▶ MATERIAL SUPPLIED
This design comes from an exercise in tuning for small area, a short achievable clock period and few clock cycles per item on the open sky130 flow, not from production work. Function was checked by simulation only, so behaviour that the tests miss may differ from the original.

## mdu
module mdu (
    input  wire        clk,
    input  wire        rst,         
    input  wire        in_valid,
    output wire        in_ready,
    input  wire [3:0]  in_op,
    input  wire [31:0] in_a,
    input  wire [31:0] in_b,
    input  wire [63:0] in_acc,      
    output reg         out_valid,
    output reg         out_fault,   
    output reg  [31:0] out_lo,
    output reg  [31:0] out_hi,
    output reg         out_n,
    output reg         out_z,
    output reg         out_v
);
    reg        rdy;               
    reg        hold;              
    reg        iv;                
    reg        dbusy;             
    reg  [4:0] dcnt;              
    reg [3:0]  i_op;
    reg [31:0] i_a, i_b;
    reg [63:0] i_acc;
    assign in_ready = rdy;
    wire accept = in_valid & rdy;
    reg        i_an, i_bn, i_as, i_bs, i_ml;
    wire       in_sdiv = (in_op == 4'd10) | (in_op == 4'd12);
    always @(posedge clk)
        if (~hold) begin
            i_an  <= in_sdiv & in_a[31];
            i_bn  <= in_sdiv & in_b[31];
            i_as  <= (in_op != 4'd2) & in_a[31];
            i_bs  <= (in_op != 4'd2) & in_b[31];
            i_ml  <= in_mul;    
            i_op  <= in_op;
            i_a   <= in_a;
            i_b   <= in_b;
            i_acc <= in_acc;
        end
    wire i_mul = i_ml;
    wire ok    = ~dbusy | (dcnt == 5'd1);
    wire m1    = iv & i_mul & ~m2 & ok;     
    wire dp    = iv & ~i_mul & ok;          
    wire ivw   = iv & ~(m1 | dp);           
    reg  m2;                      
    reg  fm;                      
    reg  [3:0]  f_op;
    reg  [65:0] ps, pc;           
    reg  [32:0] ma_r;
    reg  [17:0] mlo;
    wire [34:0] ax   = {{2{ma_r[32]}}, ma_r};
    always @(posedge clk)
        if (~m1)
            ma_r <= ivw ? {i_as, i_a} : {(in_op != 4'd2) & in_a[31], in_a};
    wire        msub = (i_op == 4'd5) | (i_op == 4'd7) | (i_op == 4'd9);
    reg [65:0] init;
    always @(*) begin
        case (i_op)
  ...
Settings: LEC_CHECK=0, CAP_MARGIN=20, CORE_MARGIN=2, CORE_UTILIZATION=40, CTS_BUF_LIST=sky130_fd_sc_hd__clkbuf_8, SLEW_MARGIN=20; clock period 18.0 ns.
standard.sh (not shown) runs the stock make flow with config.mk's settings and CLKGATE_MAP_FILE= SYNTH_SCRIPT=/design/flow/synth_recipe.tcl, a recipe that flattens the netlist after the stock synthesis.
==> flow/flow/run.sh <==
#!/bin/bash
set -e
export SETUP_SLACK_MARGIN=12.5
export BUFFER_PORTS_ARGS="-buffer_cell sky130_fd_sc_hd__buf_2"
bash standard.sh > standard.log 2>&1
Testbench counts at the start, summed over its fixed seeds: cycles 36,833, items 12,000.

* * *

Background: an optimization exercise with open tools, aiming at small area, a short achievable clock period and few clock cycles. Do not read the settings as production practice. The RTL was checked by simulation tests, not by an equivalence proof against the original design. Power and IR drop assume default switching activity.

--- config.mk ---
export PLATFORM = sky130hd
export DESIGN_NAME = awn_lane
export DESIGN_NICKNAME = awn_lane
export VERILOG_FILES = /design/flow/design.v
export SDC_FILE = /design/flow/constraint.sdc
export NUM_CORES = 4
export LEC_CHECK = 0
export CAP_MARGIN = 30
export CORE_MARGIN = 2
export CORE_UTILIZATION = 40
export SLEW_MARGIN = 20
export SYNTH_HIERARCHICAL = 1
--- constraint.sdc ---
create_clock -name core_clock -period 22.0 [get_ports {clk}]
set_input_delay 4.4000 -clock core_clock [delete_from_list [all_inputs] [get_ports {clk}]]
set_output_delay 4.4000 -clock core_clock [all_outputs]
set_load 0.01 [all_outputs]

▶ WHAT THE TASK REQUIRES
Where does the string "standard" appear in the records above? Return every line that holds it.

▶ FINAL ANSWER
standard.sh (not shown) runs the stock make flow with config.mk's settings and CLKGATE_MAP_FILE= SYNTH_SCRIPT=/design/flow/synth_recipe.tcl, a recipe that flattens the netlist after the stock synthesis.
bash standard.sh > standard.log 2>&1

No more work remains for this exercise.